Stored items
BEGIN

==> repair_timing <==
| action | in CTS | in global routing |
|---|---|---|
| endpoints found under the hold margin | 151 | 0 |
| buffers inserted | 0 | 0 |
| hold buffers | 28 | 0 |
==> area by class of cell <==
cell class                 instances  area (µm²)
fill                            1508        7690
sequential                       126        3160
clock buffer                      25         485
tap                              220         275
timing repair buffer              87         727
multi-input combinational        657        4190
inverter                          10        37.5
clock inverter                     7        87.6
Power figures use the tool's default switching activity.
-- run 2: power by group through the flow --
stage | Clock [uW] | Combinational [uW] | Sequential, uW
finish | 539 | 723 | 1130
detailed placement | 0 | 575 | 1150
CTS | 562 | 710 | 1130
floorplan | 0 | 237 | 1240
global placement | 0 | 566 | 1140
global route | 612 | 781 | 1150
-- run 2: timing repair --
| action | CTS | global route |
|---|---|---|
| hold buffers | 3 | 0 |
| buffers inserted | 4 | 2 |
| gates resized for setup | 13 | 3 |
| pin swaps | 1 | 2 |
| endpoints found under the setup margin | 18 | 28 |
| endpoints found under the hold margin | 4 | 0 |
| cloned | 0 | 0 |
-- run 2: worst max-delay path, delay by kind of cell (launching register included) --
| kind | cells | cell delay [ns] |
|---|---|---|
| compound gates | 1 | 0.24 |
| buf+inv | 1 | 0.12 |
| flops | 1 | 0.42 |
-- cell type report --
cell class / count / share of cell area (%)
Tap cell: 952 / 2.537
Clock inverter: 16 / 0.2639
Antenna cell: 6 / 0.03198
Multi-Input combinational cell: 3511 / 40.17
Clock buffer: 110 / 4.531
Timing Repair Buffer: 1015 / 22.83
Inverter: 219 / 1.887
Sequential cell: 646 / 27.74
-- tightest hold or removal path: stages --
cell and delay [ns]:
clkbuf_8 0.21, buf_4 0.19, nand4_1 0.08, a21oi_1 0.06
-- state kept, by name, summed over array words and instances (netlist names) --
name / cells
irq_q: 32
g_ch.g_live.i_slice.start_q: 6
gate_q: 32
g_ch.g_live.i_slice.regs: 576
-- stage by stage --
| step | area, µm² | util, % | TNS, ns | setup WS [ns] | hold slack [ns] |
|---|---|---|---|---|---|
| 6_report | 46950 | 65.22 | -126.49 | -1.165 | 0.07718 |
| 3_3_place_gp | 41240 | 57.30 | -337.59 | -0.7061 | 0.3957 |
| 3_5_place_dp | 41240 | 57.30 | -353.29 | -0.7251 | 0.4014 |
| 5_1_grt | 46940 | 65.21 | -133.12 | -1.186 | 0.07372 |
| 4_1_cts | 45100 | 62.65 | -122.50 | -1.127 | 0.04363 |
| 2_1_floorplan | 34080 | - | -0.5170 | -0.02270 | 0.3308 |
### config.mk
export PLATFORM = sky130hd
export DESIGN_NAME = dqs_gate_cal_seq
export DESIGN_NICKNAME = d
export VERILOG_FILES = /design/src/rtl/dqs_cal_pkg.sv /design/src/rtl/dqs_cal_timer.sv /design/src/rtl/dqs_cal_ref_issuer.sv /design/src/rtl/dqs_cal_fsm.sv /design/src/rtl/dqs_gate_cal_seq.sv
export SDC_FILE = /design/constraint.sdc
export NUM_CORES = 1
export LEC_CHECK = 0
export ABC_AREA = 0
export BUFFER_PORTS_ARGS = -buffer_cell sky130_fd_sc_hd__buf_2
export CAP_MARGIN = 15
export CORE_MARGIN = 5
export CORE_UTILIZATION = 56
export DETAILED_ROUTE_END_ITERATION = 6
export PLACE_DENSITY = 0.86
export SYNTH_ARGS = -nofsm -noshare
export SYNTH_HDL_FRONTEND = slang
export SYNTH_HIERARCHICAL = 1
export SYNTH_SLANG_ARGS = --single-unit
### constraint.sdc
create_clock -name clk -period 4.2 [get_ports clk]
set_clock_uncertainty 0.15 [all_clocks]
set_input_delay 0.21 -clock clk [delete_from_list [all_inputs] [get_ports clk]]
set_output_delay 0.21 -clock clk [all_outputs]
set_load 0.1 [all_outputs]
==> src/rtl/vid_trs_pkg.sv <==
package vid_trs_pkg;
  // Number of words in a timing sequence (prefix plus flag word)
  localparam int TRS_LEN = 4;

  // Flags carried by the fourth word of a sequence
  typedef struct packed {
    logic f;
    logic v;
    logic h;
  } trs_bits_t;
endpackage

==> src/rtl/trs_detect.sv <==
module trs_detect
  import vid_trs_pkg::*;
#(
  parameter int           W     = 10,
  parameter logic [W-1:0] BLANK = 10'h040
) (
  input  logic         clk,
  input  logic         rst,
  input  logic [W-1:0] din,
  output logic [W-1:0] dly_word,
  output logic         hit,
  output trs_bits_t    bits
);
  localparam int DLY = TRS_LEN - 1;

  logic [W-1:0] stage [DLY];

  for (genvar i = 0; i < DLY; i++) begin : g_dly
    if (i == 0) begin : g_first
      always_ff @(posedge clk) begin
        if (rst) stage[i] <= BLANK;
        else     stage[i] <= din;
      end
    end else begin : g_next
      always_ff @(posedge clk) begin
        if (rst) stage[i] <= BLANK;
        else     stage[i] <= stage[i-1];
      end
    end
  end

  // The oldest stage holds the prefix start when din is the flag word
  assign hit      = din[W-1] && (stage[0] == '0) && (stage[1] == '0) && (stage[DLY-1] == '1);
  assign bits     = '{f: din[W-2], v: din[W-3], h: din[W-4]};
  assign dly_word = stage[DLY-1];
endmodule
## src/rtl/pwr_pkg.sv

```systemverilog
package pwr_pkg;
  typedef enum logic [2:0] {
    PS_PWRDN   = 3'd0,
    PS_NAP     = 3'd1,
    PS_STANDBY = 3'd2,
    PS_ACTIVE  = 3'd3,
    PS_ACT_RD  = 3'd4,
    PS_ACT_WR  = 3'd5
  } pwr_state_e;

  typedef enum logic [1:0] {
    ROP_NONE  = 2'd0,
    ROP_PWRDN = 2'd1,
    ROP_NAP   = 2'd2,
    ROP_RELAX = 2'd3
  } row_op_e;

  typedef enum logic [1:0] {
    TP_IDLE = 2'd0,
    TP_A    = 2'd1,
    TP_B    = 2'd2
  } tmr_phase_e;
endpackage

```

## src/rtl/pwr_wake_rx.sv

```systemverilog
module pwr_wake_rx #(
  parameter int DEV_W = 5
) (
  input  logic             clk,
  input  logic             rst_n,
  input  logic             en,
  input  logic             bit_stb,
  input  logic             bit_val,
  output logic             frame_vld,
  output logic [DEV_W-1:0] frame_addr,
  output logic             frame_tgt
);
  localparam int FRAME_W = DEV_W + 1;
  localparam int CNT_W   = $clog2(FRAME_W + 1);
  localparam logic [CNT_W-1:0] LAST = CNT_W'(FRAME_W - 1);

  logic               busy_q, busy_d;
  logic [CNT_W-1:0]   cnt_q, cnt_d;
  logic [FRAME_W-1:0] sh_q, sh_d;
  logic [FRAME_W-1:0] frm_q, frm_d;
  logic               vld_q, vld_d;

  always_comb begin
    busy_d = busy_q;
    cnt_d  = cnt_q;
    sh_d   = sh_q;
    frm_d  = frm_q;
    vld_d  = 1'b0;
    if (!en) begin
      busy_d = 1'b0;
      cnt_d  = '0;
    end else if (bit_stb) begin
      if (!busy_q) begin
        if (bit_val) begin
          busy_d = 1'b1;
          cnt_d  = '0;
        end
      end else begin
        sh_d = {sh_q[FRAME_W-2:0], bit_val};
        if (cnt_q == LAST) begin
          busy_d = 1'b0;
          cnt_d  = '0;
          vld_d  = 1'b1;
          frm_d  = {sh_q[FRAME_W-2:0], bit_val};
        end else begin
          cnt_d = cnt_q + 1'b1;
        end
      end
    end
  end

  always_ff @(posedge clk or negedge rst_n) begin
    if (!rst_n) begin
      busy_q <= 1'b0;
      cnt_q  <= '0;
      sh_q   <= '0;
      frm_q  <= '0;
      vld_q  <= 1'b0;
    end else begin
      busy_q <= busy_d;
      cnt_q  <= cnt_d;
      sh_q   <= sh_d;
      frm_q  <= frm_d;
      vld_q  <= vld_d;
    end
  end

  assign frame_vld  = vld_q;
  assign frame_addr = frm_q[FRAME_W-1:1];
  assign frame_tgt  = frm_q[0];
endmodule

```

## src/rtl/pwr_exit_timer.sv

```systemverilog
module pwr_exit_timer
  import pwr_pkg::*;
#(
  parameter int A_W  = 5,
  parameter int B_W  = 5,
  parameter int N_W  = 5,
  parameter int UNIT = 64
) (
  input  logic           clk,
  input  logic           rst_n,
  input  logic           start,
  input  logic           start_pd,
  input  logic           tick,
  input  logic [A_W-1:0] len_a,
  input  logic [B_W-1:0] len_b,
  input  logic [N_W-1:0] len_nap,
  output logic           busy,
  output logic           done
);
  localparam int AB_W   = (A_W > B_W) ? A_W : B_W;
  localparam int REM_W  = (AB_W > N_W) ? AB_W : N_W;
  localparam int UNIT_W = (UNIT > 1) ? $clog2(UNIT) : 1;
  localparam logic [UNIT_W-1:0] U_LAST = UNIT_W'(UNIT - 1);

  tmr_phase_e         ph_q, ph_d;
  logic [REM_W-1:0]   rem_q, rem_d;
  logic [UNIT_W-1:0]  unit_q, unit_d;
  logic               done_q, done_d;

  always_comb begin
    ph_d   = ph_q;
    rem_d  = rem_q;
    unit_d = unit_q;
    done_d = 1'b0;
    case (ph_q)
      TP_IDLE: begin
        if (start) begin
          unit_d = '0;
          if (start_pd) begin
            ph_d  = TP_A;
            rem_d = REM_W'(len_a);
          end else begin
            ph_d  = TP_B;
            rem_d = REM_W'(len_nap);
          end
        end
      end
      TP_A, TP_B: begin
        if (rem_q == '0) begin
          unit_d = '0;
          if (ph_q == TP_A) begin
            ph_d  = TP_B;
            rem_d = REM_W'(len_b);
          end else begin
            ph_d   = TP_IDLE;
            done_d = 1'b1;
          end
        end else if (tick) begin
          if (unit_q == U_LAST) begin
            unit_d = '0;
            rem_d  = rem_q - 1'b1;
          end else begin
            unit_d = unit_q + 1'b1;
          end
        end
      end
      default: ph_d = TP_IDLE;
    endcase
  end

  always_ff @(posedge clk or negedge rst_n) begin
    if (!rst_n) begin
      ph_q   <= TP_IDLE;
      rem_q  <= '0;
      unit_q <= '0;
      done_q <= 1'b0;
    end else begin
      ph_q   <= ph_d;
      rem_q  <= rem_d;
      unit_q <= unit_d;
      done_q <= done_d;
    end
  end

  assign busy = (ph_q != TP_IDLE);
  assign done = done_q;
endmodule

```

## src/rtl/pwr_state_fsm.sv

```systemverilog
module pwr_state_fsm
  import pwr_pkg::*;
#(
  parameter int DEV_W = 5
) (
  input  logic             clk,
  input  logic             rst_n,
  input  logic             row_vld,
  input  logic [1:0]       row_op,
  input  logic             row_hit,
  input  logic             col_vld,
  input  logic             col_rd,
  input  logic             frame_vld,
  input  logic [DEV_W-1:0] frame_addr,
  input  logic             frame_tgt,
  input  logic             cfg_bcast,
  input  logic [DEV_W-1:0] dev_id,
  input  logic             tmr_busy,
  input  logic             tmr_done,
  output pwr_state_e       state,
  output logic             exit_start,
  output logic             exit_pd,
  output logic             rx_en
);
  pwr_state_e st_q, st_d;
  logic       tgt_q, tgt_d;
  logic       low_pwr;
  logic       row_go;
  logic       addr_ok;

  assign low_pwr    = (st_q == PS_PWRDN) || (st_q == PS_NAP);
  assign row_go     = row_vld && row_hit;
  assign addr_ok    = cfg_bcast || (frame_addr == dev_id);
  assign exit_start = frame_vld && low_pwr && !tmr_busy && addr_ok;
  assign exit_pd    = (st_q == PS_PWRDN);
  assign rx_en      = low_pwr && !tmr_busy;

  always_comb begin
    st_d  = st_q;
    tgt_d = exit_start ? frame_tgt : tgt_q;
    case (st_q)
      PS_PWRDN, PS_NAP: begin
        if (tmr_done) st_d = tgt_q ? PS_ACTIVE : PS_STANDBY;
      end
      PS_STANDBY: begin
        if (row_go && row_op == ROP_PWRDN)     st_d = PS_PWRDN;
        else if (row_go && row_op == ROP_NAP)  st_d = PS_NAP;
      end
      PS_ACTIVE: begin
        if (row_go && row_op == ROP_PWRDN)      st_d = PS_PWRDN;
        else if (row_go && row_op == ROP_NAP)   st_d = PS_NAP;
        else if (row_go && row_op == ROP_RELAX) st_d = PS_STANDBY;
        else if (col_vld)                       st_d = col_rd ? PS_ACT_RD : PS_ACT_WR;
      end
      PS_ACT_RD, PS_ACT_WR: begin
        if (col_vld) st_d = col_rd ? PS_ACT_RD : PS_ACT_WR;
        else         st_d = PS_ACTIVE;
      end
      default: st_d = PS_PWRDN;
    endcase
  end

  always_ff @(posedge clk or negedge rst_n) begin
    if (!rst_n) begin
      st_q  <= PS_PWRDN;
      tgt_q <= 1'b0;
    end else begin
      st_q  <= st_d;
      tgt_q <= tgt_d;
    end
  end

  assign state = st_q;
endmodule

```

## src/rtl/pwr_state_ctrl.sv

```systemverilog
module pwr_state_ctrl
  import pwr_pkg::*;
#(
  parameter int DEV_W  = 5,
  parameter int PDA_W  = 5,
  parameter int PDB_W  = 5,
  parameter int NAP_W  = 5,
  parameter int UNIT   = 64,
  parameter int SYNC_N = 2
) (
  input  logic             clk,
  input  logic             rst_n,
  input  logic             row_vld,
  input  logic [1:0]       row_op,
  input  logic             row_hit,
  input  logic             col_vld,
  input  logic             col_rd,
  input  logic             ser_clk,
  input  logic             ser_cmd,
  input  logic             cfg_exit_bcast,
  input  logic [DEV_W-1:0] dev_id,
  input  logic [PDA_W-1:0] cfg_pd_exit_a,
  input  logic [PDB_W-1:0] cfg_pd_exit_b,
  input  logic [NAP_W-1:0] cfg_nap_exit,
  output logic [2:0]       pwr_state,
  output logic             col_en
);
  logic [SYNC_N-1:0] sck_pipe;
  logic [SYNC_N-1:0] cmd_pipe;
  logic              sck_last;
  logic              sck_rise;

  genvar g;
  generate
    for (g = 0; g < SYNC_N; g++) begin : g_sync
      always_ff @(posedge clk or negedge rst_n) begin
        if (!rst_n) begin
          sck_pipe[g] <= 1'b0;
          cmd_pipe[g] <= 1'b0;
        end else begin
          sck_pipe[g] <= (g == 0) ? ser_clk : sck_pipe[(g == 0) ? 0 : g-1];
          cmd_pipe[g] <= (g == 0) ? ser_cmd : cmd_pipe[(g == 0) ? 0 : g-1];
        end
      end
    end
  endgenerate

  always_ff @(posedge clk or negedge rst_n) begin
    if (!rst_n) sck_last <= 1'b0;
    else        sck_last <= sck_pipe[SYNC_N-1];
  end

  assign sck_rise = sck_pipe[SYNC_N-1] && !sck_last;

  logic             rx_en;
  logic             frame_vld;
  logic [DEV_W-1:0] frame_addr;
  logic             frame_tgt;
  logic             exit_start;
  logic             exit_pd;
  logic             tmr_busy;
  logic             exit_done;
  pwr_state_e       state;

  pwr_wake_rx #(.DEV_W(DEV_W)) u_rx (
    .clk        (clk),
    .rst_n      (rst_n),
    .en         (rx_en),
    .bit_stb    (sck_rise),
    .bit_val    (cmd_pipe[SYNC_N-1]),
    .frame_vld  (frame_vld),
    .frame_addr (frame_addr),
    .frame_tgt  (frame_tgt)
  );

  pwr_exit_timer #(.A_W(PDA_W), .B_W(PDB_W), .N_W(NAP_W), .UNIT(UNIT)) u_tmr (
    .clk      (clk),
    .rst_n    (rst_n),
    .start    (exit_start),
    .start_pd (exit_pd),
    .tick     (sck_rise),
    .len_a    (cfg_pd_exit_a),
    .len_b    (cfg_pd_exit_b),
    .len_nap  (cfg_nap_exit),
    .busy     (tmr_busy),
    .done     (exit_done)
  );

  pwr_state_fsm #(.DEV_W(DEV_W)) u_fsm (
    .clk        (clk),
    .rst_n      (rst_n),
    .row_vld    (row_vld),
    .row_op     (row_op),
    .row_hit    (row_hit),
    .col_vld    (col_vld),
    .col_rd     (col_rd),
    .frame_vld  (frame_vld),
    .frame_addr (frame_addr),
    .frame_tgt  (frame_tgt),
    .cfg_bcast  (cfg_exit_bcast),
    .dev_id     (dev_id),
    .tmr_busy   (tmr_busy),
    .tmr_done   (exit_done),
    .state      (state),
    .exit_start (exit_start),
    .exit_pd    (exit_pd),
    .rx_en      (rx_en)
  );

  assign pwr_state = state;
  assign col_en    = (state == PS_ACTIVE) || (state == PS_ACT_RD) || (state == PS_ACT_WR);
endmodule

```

END

- Exercise objective -
Take the lines above from the one containing "setup | 13 | 3 |" down to the one containing "-- tightest hold", and transcribe them exactly, both ends included.

- Exercise solution -
| gates resized for setup | 13 | 3 |
| pin swaps | 1 | 2 |
| endpoints found under the setup margin | 18 | 28 |
| endpoints found under the hold margin | 4 | 0 |
| cloned | 0 | 0 |
-- run 2: worst max-delay path, delay by kind of cell (launching register included) --
| kind | cells | cell delay [ns] |
|---|---|---|
| compound gates | 1 | 0.24 |
| buf+inv | 1 | 0.12 |
| flops | 1 | 0.42 |
-- cell type report --
cell class / count / share of cell area (%)
Tap cell: 952 / 2.537
Clock inverter: 16 / 0.2639
Antenna cell: 6 / 0.03198
Multi-Input combinational cell: 3511 / 40.17
Clock buffer: 110 / 4.531
Timing Repair Buffer: 1015 / 22.83
Inverter: 219 / 1.887
Sequential cell: 646 / 27.74
-- tightest hold or removal path: stages --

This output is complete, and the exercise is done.